Context: an optimization exercise on an open-source flow, tuned for small area. The choices shown serve that exercise and are no tape-out recipe. The RTL was checked by simulation tests, not by an equivalence proof against the original design. Power figures rest on the tool's default switching activity, not on a simulated workload. No driver is modelled on the clock port, so clocking that relies on it looks cheaper here than on a real chip.

File: design/flow/flow/run.sh
#!/bin/bash
# The standard layout (standard.sh), with these changes:
#  - synthesis is the standard flow's own script (synth_recipe.tcl) with one difference:
#    ABC maps the logic with its default area-oriented liberty script and no
#    delay target (ORFS passes -D 10.0, which ABC reads as 10 ps, with a speed
#    script).  Registers are mapped before ABC, so they are the same, with the
#    same names and cells, as the standard synthesis's;
#  - clock tree synthesis adds no dummy loads and uses sink clusters of up to
#    36 flip-flops within 60 um (fewer leaf buffers, clock-pin slew ~122 ps);
#  - port buffers are buf_1 (every input and output still gets one);
#  - core utilisation comes from config.mk.
# Each step's output goes to its own log here; ORFS's logs are under orfs/logs.
set -euo pipefail
export CTS_ARGS="-sink_clustering_enable -repair_clock_nets -dont_use_dummy_load -sink_clustering_size 36 -sink_clustering_max_diameter 60"
export BUFFER_PORTS_ARGS="-buffer_cell sky130_fd_sc_hd__buf_1"

# area_synth.tcl: synth_recipe.tcl preceded by a wrapper for ABC
{
  cat flow/abc_area.tcl
  cat synth_recipe.tcl
} > area_synth.tcl
sed "s#SYNTH_SCRIPT=[^ ]*#SYNTH_SCRIPT=$PWD/area_synth.tcl#" standard.sh > area_synth_step.sh
grep -q "SYNTH_SCRIPT=$PWD/area_synth.tcl" area_synth_step.sh

bash area_synth_step.sh synth > synth_flow.log 2>&1
bash standard.sh > standard_flow.log 2>&1
File: design/flow/flow/abc_area.tcl
# Area-oriented technology mapping: drop the ABC script, delay target and
# constraint file that ORFS's synthesis passes, so ABC runs its default
# liberty mapping.  Sourced ahead of synth_recipe.tcl.
proc abc {args} {
  set kept {}
  set skip 0
  foreach a $args {
    if {$skip} { set skip 0; continue }
    if {$a in {-script -D -constr}} { set skip 1; continue }
    lappend kept $a
  }
  yosys abc {*}$kept
}
File: design/flow/standard.sh
#!/bin/bash
# synth_recipe.tcl (not shown) runs the flow's synth.tcl, then flattens the netlist and writes it again
# the make line also repeats each setting of config.mk as NAME=value (left out here)
make -C /OpenROAD-flow-scripts/flow DESIGN_CONFIG=/design/flow/config.mk WORK_HOME=/design/flow/orfs CLKGATE_MAP_FILE= SYNTH_SCRIPT=/design/flow/synth_recipe.tcl "${@:-finish}"
File: design/flow/config.mk
export PLATFORM = sky130hd
export DESIGN_NAME = ble_transport
export DESIGN_NICKNAME = ble_transport
export VERILOG_FILES = /design/flow/design.v
export SDC_FILE = /design/flow/constraint.sdc
export NUM_CORES = 4
export LEC_CHECK = 0
export CAP_MARGIN = 20
export CORE_MARGIN = 2
export CORE_UTILIZATION = 60
export SLEW_MARGIN = 20
File: design/flow/constraint.sdc
create_clock -name core_clock -period 10.0 [get_ports {clk}]
set_input_delay 2.0000 -clock core_clock [delete_from_list [all_inputs] [get_ports {clk}]]
set_output_delay 2.0000 -clock core_clock [all_outputs]
set_load 0.01 [all_outputs]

•••

◆ **The problem**
Beginning with the line above that contains "standard.sh > area_synth_step.sh", copy each line exactly up to and including the line that contains "File: design/flow/constraint.sdc", and go no further.

◆ **Response to this task**
sed "s#SYNTH_SCRIPT=[^ ]*#SYNTH_SCRIPT=$PWD/area_synth.tcl#" standard.sh > area_synth_step.sh
grep -q "SYNTH_SCRIPT=$PWD/area_synth.tcl" area_synth_step.sh

bash area_synth_step.sh synth > synth_flow.log 2>&1
bash standard.sh > standard_flow.log 2>&1
File: design/flow/flow/abc_area.tcl
# Area-oriented technology mapping: drop the ABC script, delay target and
# constraint file that ORFS's synthesis passes, so ABC runs its default
# liberty mapping.  Sourced ahead of synth_recipe.tcl.
proc abc {args} {
  set kept {}
  set skip 0
  foreach a $args {
    if {$skip} { set skip 0; continue }
    if {$a in {-script -D -constr}} { set skip 1; continue }
    lappend kept $a
  }
  yosys abc {*}$kept
}
File: design/flow/standard.sh
#!/bin/bash
# synth_recipe.tcl (not shown) runs the flow's synth.tcl, then flattens the netlist and writes it again
# the make line also repeats each setting of config.mk as NAME=value (left out here)
make -C /OpenROAD-flow-scripts/flow DESIGN_CONFIG=/design/flow/config.mk WORK_HOME=/design/flow/orfs CLKGATE_MAP_FILE= SYNTH_SCRIPT=/design/flow/synth_recipe.tcl "${@:-finish}"
File: design/flow/config.mk
export PLATFORM = sky130hd
export DESIGN_NAME = ble_transport
export DESIGN_NICKNAME = ble_transport
export VERILOG_FILES = /design/flow/design.v
export SDC_FILE = /design/flow/constraint.sdc
export NUM_CORES = 4
export LEC_CHECK = 0
export CAP_MARGIN = 20
export CORE_MARGIN = 2
export CORE_UTILIZATION = 60
export SLEW_MARGIN = 20
File: design/flow/constraint.sdc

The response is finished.